■ ASSIGNED TASK
Beginning with the first line of the data below, extract each line up to and including the one containing "export DIE_AREA = 0 0 41 43". Copy them exactly and add nothing.

■ RAW DATA
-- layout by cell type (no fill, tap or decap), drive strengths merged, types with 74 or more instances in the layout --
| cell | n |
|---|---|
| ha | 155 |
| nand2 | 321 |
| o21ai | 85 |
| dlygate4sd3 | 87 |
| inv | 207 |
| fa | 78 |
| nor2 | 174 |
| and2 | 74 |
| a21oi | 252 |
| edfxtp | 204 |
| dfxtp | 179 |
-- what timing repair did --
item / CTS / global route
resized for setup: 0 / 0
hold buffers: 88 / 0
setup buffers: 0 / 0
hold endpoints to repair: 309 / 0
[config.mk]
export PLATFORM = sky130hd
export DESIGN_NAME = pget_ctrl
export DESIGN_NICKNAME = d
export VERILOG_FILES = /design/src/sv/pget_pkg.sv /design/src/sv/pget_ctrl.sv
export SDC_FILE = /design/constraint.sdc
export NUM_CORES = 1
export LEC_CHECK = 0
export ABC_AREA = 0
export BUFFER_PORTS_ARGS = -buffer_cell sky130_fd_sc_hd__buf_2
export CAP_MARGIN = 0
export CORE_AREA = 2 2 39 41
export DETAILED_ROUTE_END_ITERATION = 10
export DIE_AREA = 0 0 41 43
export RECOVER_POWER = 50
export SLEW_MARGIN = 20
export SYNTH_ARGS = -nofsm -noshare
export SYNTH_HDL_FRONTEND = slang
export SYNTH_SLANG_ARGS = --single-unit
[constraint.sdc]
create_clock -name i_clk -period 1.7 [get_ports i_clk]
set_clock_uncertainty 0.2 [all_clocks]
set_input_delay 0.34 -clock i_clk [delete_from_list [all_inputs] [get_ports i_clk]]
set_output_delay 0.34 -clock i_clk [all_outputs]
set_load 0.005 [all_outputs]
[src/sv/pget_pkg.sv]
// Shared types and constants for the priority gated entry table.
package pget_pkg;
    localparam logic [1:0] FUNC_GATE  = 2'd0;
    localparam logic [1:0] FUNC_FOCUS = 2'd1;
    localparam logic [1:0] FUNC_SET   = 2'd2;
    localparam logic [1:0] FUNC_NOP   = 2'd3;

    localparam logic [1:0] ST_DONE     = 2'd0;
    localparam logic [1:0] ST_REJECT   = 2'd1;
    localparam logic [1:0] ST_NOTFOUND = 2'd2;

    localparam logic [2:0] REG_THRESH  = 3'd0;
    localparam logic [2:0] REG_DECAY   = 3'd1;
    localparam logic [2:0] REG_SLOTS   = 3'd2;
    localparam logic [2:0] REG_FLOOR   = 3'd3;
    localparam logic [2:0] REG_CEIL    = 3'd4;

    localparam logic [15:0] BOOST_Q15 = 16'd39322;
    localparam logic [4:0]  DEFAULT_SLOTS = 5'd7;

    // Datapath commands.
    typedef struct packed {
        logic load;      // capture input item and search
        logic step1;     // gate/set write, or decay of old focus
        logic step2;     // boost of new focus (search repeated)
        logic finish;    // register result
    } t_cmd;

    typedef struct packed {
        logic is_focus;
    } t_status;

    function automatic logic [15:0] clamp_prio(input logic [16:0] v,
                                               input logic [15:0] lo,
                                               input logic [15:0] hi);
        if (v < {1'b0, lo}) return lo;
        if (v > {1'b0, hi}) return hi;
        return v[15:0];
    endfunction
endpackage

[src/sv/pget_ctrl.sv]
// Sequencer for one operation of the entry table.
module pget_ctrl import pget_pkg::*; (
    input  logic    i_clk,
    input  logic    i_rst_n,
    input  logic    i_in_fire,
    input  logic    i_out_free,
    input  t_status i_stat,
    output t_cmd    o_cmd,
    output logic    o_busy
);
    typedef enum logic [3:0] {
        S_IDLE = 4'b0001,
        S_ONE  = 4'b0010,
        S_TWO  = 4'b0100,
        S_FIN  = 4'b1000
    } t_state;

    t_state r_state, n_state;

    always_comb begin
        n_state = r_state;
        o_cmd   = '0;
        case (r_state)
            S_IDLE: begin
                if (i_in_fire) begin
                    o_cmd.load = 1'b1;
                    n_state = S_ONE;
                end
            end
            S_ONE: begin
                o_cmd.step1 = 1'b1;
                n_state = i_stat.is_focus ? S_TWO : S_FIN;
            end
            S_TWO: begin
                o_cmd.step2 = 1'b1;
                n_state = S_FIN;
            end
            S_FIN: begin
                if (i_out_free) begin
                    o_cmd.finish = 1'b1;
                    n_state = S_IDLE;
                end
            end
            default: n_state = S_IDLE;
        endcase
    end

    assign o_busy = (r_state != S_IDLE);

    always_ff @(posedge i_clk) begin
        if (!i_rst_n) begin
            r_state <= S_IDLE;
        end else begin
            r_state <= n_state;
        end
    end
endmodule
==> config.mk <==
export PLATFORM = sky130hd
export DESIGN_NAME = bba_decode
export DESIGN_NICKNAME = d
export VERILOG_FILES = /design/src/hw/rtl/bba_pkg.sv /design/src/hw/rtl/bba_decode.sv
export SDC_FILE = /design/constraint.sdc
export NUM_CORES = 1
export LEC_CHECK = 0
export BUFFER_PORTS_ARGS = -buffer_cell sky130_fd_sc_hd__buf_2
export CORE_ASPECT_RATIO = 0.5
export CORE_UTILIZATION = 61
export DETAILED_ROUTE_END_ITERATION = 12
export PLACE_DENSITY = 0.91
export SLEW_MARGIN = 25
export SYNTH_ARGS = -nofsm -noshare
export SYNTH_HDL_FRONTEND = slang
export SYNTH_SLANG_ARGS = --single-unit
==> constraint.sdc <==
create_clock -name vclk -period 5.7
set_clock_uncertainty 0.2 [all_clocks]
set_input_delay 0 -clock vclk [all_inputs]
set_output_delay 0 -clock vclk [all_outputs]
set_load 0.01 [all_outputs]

■ ANSWER SPACE
-- layout by cell type (no fill, tap or decap), drive strengths merged, types with 74 or more instances in the layout --
| cell | n |
|---|---|
| ha | 155 |
| nand2 | 321 |
| o21ai | 85 |
| dlygate4sd3 | 87 |
| inv | 207 |
| fa | 78 |
| nor2 | 174 |
| and2 | 74 |
| a21oi | 252 |
| edfxtp | 204 |
| dfxtp | 179 |
-- what timing repair did --
item / CTS / global route
resized for setup: 0 / 0
hold buffers: 88 / 0
setup buffers: 0 / 0
hold endpoints to repair: 309 / 0
[config.mk]
export PLATFORM = sky130hd
export DESIGN_NAME = pget_ctrl
export DESIGN_NICKNAME = d
export VERILOG_FILES = /design/src/sv/pget_pkg.sv /design/src/sv/pget_ctrl.sv
export SDC_FILE = /design/constraint.sdc
export NUM_CORES = 1
export LEC_CHECK = 0
export ABC_AREA = 0
export BUFFER_PORTS_ARGS = -buffer_cell sky130_fd_sc_hd__buf_2
export CAP_MARGIN = 0
export CORE_AREA = 2 2 39 41
export DETAILED_ROUTE_END_ITERATION = 10
export DIE_AREA = 0 0 41 43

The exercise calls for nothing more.